A beacon of French pastry, many stories hover around these sponge cakes, from their scallop shape linking them to the pilgrimage to Santiago de Compostela, via a Polish king exiled in Lorraine who might have called these cakes madeleine in honor of his servant, to Marcel Proust’s seminal In Search of Lost Time where the dipping of a madeleine into tea ignites involuntary remembrance of childhood days.
The reference to the first name of its presumable inventor is paralleled in the name of the business portrayed here: Mado à Paris draws its title from the nickname of the owner’s beloved aunt Madeleine who passed her love for madeleines on to her niece. Promising to serve “the best madeleine of Paris”, the boutique-restaurant is placed in the very center of the city, just across the Tuileries Garden and – no joke – in direct vicinity of the Madeleine Quarter.
The art director responsible for the visual identity of Mado à Paris is Bastien Bouvier. He chose yellow as the principal color, evoking both eggs and lemon. The recurring illustration of a scallop-shaped madeleine is the second element of the design. What most coins the visual identity, though, is the lettering “Mado à Paris” in an upright cursive script. It is set from the typeface Enfantine. Designed by Jean-Baptiste Levée, it’s available from Production Type. Enfantine is complemented by the geometric sans-serif Maax, designed by Damien Gautier and published at 205TF.
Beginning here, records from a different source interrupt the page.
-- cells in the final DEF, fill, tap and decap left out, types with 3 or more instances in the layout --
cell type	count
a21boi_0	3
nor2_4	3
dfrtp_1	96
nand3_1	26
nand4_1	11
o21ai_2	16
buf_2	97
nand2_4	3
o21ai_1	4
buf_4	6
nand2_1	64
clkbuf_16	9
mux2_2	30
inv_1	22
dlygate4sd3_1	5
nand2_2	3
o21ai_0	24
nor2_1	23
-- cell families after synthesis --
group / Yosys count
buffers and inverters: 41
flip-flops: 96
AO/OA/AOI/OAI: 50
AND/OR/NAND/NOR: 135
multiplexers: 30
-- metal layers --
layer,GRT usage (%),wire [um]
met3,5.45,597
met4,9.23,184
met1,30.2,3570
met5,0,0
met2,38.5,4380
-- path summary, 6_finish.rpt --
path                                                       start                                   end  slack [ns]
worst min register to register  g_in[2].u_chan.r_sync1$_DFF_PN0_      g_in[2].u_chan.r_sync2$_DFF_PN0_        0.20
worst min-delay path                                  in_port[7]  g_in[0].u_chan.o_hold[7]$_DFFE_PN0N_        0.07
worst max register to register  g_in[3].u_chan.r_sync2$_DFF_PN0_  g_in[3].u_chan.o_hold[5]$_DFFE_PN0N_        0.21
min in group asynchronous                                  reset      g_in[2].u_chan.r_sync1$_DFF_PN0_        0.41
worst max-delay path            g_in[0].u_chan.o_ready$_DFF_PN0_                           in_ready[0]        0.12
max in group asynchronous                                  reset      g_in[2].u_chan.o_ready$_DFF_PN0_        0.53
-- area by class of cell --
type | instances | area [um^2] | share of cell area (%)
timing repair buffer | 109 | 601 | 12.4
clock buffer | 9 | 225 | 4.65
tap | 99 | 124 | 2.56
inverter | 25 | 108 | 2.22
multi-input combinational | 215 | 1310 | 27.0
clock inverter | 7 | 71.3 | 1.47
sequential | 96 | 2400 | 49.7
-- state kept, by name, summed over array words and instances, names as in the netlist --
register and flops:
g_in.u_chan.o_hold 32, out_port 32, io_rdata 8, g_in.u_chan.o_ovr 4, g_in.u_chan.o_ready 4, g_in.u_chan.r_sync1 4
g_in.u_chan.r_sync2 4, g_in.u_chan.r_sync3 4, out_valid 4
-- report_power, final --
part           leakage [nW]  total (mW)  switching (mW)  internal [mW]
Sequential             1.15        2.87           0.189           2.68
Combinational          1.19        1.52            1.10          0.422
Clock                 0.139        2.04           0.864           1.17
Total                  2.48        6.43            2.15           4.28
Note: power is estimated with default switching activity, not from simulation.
File: config.mk
export PLATFORM = sky130hd
export DESIGN_NAME = halflife_ctrl
export DESIGN_NICKNAME = d
export VERILOG_FILES = /design/src/rtl/halflife_ctrl.sv
export SDC_FILE = /design/constraint.sdc
export NUM_CORES = 1
export LEC_CHECK = 0
export ABC_AREA = 1
export CAP_MARGIN = 30
export CORE_MARGIN = 4
export CORE_UTILIZATION = 35
export CTS_CLUSTER_SIZE = 10
export DETAILED_ROUTE_END_ITERATION = 16
export DONT_BUFFER_PORTS = 1
export GPL_ROUTABILITY_DRIVEN = 0
export GPL_TIMING_DRIVEN = 0
export SETUP_SLACK_MARGIN = 0.3
export SKIP_LAST_GASP = 1
export SLEW_MARGIN = 0
export SYNTH_ARGS = -nofsm -noshare
export SYNTH_HDL_FRONTEND = slang
export SYNTH_SLANG_ARGS = --single-unit
File: constraint.sdc
create_clock -name clk -period 2.55 [get_ports clk]
set_clock_uncertainty 0.15 [all_clocks]
set_input_delay 0.51 -clock clk [delete_from_list [all_inputs] [get_ports clk]]
set_output_delay 0.51 -clock clk [all_outputs]
set_load 0.05 [all_outputs]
Enfantine is an intriguing typeface. On one hand, it combines script-like lowercase characters with “normal” capital letters which allows for all-caps typesetting. Secondly, it is cursive but upright – which might seem unusual to many but is perfectly common for French people: in their handwriting tradition the Ronde calligraphic style played an eminent role deep into the 20th century, largely influencing school scripts. You can see a typographic reflection of this style in Typo Upright, which is a variation of the tellingly named French Script. And to conclude with, the whole concept plus the monolinearity of the stroke clearly roots Enfantine in the 21st century.
All of the above makes Enfantine an excellent choice for this project: it alludes to the afternoon goûter, it conveys French tradition, but it also embodies innovation just as much as Mado à Paris in the field of madeleine bakery.